By connecting risk and finance in a single view, the bank can see how different shocks affect profit, capital and long-term performance as conditions change.
That shift turns stress testing into something more than a regulatory exercise. Instead, it becomes a way to decide where to invest, where to pull back and how much risk to carry – before those decisions are forced.
Designing banking around the customer: CIMB Singapore
Banks don’t compete on products alone anymore.
For CIMB Singapore, the issue was a lack of visibility. Customer information was spread across too many places to form a clear picture of behavior or intent.
Not long ago, that fragmentation was the norm. Teams relied on campaign-based engagement instead of continuous interaction.
Bringing that data together created a more complete view of each customer. Now the bank can engage at the right moment, across channels, with something that fits what the customer needs.
The project allowed us to extend our reach. With advanced analytics, we are able to derive critical insights into our customers’ needs and engage them at key moments to help in their decision making. Merlyn Tsai Head of Consumer Banking, Digital and Customer Experience CIMB Singapore
Timing matters more than volume. The right message at the right moment will always outperform more noise.
Scaling financial crime prevention for a new banking model: Treezor
Banks no longer define the boundaries of banking.
Treezor operates under a model in which payments, platforms and financial services blend together. That creates more opportunity and more exposure to financial crime.
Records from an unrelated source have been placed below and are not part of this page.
==> config.mk <==
export PLATFORM = sky130hd
export DESIGN_NAME = dmc_mem_flat
export DESIGN_NICKNAME = d
export VERILOG_FILES = /design/src/inc/dmc_pkg.sv /design/src/inc/dmc_if.sv /design/src/logic/dmc_mem.sv /design/src/flat_wrapper.sv
export SDC_FILE = /design/constraint.sdc
export NUM_CORES = 1
export LEC_CHECK = 0
export BUFFER_PORTS_ARGS = -buffer_cell sky130_fd_sc_hd__clkbuf_2
export CAP_MARGIN = 20
export CORE_MARGIN = 2
export CORE_UTILIZATION = 45
export DETAILED_ROUTE_END_ITERATION = 6
export PLACE_DENSITY = 0.65
export SLEW_MARGIN = 15
export SYNTH_ARGS = -nofsm -noshare
export SYNTH_HDL_FRONTEND = slang
export SYNTH_SLANG_ARGS = --single-unit
export TNS_END_PERCENT = 10
==> constraint.sdc <==
create_clock -name ref_clk_i -period 8.9 [get_ports ref_clk_i]
set_clock_uncertainty 0.15 [all_clocks]
set_input_delay 0.89 -clock ref_clk_i [delete_from_list [all_inputs] [get_ports ref_clk_i]]
set_output_delay 0.89 -clock ref_clk_i [all_outputs]
set_load 0.05 [all_outputs]
==> src/inc/dmc_pkg.sv <==
// Behaviour
// - Test-mode load updates no other field
// - DLL reset bit self-clears after reset
// - Wait 200 clocks after DLL reset
// - Auto precharge delayed by write recovery
// - Write recovery programmed 2 to 8
// - Fast-exit power-down keeps DLL running
// - Slow-exit power-down may freeze DLL
// - Exit select ignored in precharge power-down
// - Read latency 3 to 7 whole clocks
// - First read data at edge n plus latency
// - Early read held for additive latency
// - Load only when idle, then wait
// - Extended fields persist until reloaded
// - Follow DLL enable with DLL reset; dmc_ctrl does not enforce this and dll_locked rises without a DLL reset
// - Self refresh disables, then re-enables DLL
// - Slow clock without DLL: precharge after refresh
// - Drive bit selects full or reduced strength
// - Complement strobe disable makes strobe single-ended
// - Redundant complement needs both enables
// - Redundant strobe follows read strobe only
// - Output disable silences data and strobes
// - Additive latency 0 to 6 clocks
// - Write latency is read latency minus one
package dmc_pkg;
  // ---------------------------------------------------------------
  // Address and bank field layout
  // ---------------------------------------------------------------
  localparam int ADDR_W      = 13;
  localparam int BANK_W      = 2;
  localparam logic [1:0] BANK_MODE = 2'h0;
  localparam logic [1:0] BANK_EXT  = 2'h1;
  localparam int CL_LSB      = 4;
  localparam int TEST_BIT    = 7;
  localparam int DLLRST_BIT  = 8;
  localparam int WR_LSB      = 9;
  localparam int PDX_BIT     = 12;
  localparam int DLLEN_BIT   = 0;
  localparam int DRIVE_BIT   = 1;
  localparam int AL_LSB      = 3;
  localparam int CSD_BIT     = 10;
  localparam int RDQS_BIT    = 11;
  localparam int OUTDIS_BIT  = 12;
  // ---------------------------------------------------------------
  // Legal ranges and timing
  // ---------------------------------------------------------------
  localparam logic [2:0] CL_MIN = 3'h3;
  localparam logic [2:0] CL_MAX = 3'h7;
  localparam logic [2:0] AL_MAX = 3'h6;
  localparam logic [2:0] WR_MIN_CODE = 3'h1;
  localparam logic [2:0] WR_MAX_CODE = 3'h7;
  localparam int DLL_LOCK_CYC = 200;
  localparam int DLL_LOCK_W   = 8;
  localparam int CLK_MHZ      = 20;
  localparam int SLOW_CLK_MHZ = 25;
  localparam logic [2:0] RST_CL = 3'h3;
  localparam logic [2:0] RST_WR = 3'h1;
  // ---------------------------------------------------------------
  // Commands
  // ---------------------------------------------------------------
  typedef enum logic [2:0] {
    DMC_NOP   = 3'b000,
    DMC_LOAD  = 3'b001,
    DMC_READ  = 3'b010,
    DMC_WRAP  = 3'b011,
    DMC_REF   = 3'b100,
    DMC_PREA  = 3'b101,
    DMC_SREN  = 3'b110,
    DMC_SREX  = 3'b111
  } dmc_cmd_e;
  typedef enum logic [1:0] {
    DMC_PD_NONE = 2'b00,
    DMC_PD_ACT  = 2'b01,
    DMC_PD_PRE  = 2'b10
  } dmc_pd_e;
endpackage
### src/common/lss_pkg.sv
// Shared constants and types of the display supply sequencer core.
// Assumes a single 40 MHz system clock; all analog events arrive as comparator levels.
package lss_pkg;

  // System clock and switching rates.
  localparam int unsigned CLK_HZ = 40_000_000;
  localparam int unsigned SW_SLOW_HZ = 250_000;
  localparam int unsigned SW_FAST_HZ = 500_000;
  localparam int unsigned DIV_SLOW = CLK_HZ / SW_SLOW_HZ;
  localparam int unsigned DIV_FAST = CLK_HZ / SW_FAST_HZ;
  localparam int unsigned DIV_W = 8;

  // Soft-start ramp: 32 reference steps, whole ramp in switching cycles.
  localparam int unsigned SS_STEPS = 32;
  localparam int unsigned SS_CYCLES_SLOW = 1024;
  localparam int unsigned SS_CYCLES_FAST = 2048;
  localparam int unsigned TPS_SLOW = SS_CYCLES_SLOW / SS_STEPS;
  localparam int unsigned TPS_FAST = SS_CYCLES_FAST / SS_STEPS;
  localparam int unsigned REF_W = 6;
  localparam int unsigned TICK_W = 7;

  // Overcurrent transient filter, rounded up to whole clock cycles.
  localparam int unsigned OC_FILTER_NS = 50_000;
  localparam int unsigned OC_FILTER_CYC = (OC_FILTER_NS * (CLK_HZ / 1_000_000) + 999) / 1000;

  // Fault timer and supervisor timeout lengths, in switching cycles.
  localparam int unsigned FAULT_TICKS_DEF = 64;
  localparam int unsigned RESET_TICKS_DEF = 256;
  localparam int unsigned CNT_W = 16;

  // Rail indices: step-down first, negative rail last.
  localparam int unsigned NUM_RAILS = 6;
  localparam int unsigned RAIL_BUCK = 0;
  localparam int unsigned RAIL_LOGIC = 1;
  localparam int unsigned RAIL_NEG = 5;
  localparam int unsigned NUM_SEQ = 4;

  typedef enum logic [1:0] {
    LSS_OFF  = 2'b00,
    LSS_SOFT = 2'b01,
    LSS_RUN  = 2'b11,
    LSS_HALT = 2'b10
  } lss_state_t;

endpackage

### src/core/lss_softstart_ramp.sv
// Soft-start reference ramp of one regulator: 32 steps paced by switching ticks.
// Assumes sw_tick is a one-cycle pulse per switching period and enable is registered.
`timescale 1ns/1ps
module lss_softstart_ramp #(
  parameter bit NEGATIVE = 1'b0
) (
  // Clock and reset
  input wire logic clk,
  input wire logic nrst,
  // Control
  input wire logic enable,
  input wire logic sw_tick,
  input wire logic rate_fast,
  // Ramp state
  output logic [lss_pkg::REF_W-1:0] ref_code,
  output logic done
);

  localparam logic [lss_pkg::REF_W-1:0] FULL = lss_pkg::REF_W'(lss_pkg::SS_STEPS);

  logic [lss_pkg::TICK_W-1:0] tick_cnt;
  logic [lss_pkg::REF_W-1:0] step;

  wire [lss_pkg::TICK_W-1:0] step_len = rate_fast ? lss_pkg::TICK_W'(lss_pkg::TPS_FAST)
                                                  : lss_pkg::TICK_W'(lss_pkg::TPS_SLOW);
  wire at_full = (step == FULL);
  wire step_end = sw_tick && (tick_cnt == step_len - 7'h01);
  // The negative rail starts at the top code and walks down to the low end point.
  wire [lss_pkg::REF_W-1:0] next_ref = NEGATIVE ? (FULL - step) : step;

  always_ff @(posedge clk or negedge nrst) begin
    if (!nrst) begin
      tick_cnt <= 7'h00;
      step <= 6'h00;
    end else if (!enable) begin
      tick_cnt <= 7'h00;
      step <= 6'h00;
    end else if (sw_tick && !at_full) begin
      tick_cnt <= step_end ? 7'h00 : tick_cnt + 7'h01;
      step <= step_end ? step + 6'h01 : step;
    end
  end

  always_ff @(posedge clk or negedge nrst) begin
    if (!nrst) begin
      ref_code <= NEGATIVE ? FULL : 6'h00;
    end else begin
      ref_code <= next_ref;
    end
  end

  assign done = enable && at_full;

endmodule // lss_softstart_ramp
===== src/hdl/crce_pkg.sv =====
// constants and types shared by both ends of the crc engine link
// assumes a 32-bit apb data path and 12-bit register offsets
package crce_pkg;

    localparam int unsigned ADDR_W = 12;
    localparam int unsigned DATA_W = 32;

    // register byte offsets
    localparam logic [11:0] OFS_CTRL = 12'h000;
    localparam logic [11:0] OFS_CMD = 12'h004;
    localparam logic [11:0] OFS_SEED = 12'h008;
    localparam logic [11:0] OFS_POLY = 12'h00c;
    localparam logic [11:0] OFS_WORD_IN = 12'h010;
    localparam logic [11:0] OFS_HALF_IN = 12'h014;
    localparam logic [11:0] OFS_BYTE_IN = 12'h018;
    localparam logic [11:0] OFS_RES_REFL = 12'h01c;
    localparam logic [11:0] OFS_RES_NORM = 12'h020;
    localparam logic [11:0] OFS_RES_BSWP = 12'h024;

    // crc_control field positions
    localparam int unsigned CTRL_EN_BIT = 0;
    localparam int unsigned CTRL_POLY_SEL_BIT = 4;
    localparam int unsigned CTRL_BYTE_ONLY_BIT = 8;
    localparam int unsigned CTRL_BIT_FLIP_BIT = 9;
    localparam int unsigned CTRL_BYTE_SWAP_BIT = 10;
    localparam int unsigned CTRL_AUTO_SEED_BIT = 13;
    // crc_command field position
    localparam int unsigned CMD_INIT_BIT = 0;
    // crc_generator_poly top bit, the x^0 term
    localparam int unsigned POLY16_MSB_BIT = 15;

    // reset values
    localparam logic CTRL_FIELD_RST = 1'b0;
    localparam logic [31:0] SEED_RST = 32'h00000000;
    localparam logic [15:0] POLY_RST = 16'h0000;
    localparam logic [31:0] CRC_RST = 32'h00000000;

    // poly_width_select encoding and fixed polynomial
    localparam logic POLY_SEL_FIXED32 = 1'b0;
    localparam logic POLY_SEL_PROG16 = 1'b1;
    localparam logic [31:0] POLY32 = 32'h04c11db7;

    typedef enum logic [1:0] {
        CRCE_W32,
        CRCE_W16,
        CRCE_W8
    } crce_width_t;

endpackage
===== config.mk =====
export PLATFORM = sky130hd
export DESIGN_NAME = nvsrc_host
export DESIGN_NICKNAME = d
export VERILOG_FILES = /design/src/rtl/nvsrc_pkg.sv /design/src/rtl/nvsrc_cycle.sv /design/src/rtl/nvsrc_host.sv
export SDC_FILE = /design/constraint.sdc
export NUM_CORES = 1
export LEC_CHECK = 0
export BUFFER_PORTS_ARGS = -buffer_cell sky130_fd_sc_hd__clkbuf_2
export CAP_MARGIN = 20
export CORE_ASPECT_RATIO = 0.7
export CORE_MARGIN = 3
export CORE_UTILIZATION = 65
export CTS_BUF_LIST = sky130_fd_sc_hd__clkbuf_4 sky130_fd_sc_hd__clkbuf_8
export DETAILED_ROUTE_END_ITERATION = 6
export GPL_TIMING_DRIVEN = 1
export PLACE_DENSITY_LB_ADDON = 0.3
export SLEW_MARGIN = 40
export SYNTH_ARGS = -nofsm -noshare
export SYNTH_HDL_FRONTEND = slang
export SYNTH_SLANG_ARGS = --single-unit

===== constraint.sdc =====
create_clock -name clk -period 4.8 [get_ports clk]
set_input_delay 0 -clock clk [delete_from_list [all_inputs] [get_ports clk]]
set_output_delay 0 -clock clk [all_outputs]
set_load 0.1 [all_outputs]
Banks built traditional systems for clearer boundaries, where accounts, transactions and institutions rarely overlapped.
To keep up, the company built a system that surfaces connections across transactions, accounts and users. The system prioritizes alerts by risk and enables investigators to follow patterns hidden in isolated data.
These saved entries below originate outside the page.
<file path="config.mk">
export PLATFORM = sky130hd
export DESIGN_NAME = uart_engine
export DESIGN_NICKNAME = d
export VERILOG_FILES = /design/src/uart_pkg.sv /design/src/uart_engine.sv /design/src/uart_timebase.sv /design/src/uart_vote.sv
export SDC_FILE = /design/constraint.sdc
export NUM_CORES = 1
export LEC_CHECK = 0
export BUFFER_PORTS_ARGS = -buffer_cell sky130_fd_sc_hd__buf_2
export CORE_MARGIN = 2
export CORE_UTILIZATION = 43
export DETAILED_ROUTE_END_ITERATION = 10
export GPL_TIMING_DRIVEN = 0
export PLACE_DENSITY = 0.73
export SLEW_MARGIN = 0
export SYNTH_ARGS = -nofsm -noshare
export SYNTH_HDL_FRONTEND = slang
export SYNTH_SLANG_ARGS = --single-unit
</file>
<file path="constraint.sdc">
create_clock -name aclk -period 2 [get_ports aclk]
set_clock_uncertainty 0.15 [all_clocks]
set_input_delay 0.2 -clock aclk [delete_from_list [all_inputs] [get_ports aclk]]
set_output_delay 0.2 -clock aclk [all_outputs]
set_load 0.05 [all_outputs]
</file>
We are the first BaaS player to partner with SAS, who helped us implement a state-of-the-art solution in a tight time frame. Our AML analysts quickly adapted to the new solution, and the network capabilities are a game changer. Adin Buhks Chief Risk and Compliance Officer Treezor
As financial services spread into new models, risk spreads with them. The systems designed to catch it have to evolve just as fast.
The next chapter of banking innovation
Everything in banking is speeding up. Decisions happen faster. Risks surface faster. Expectations change faster. Ultimately, the advantage comes from knowing what matters and acting on it before the moment passes.
That’s what connects these stories. Different use cases, same pressure: find the signal, make the call, move forward with confidence.
That’s been the challenge for 50 years. It just doesn’t wait anymore.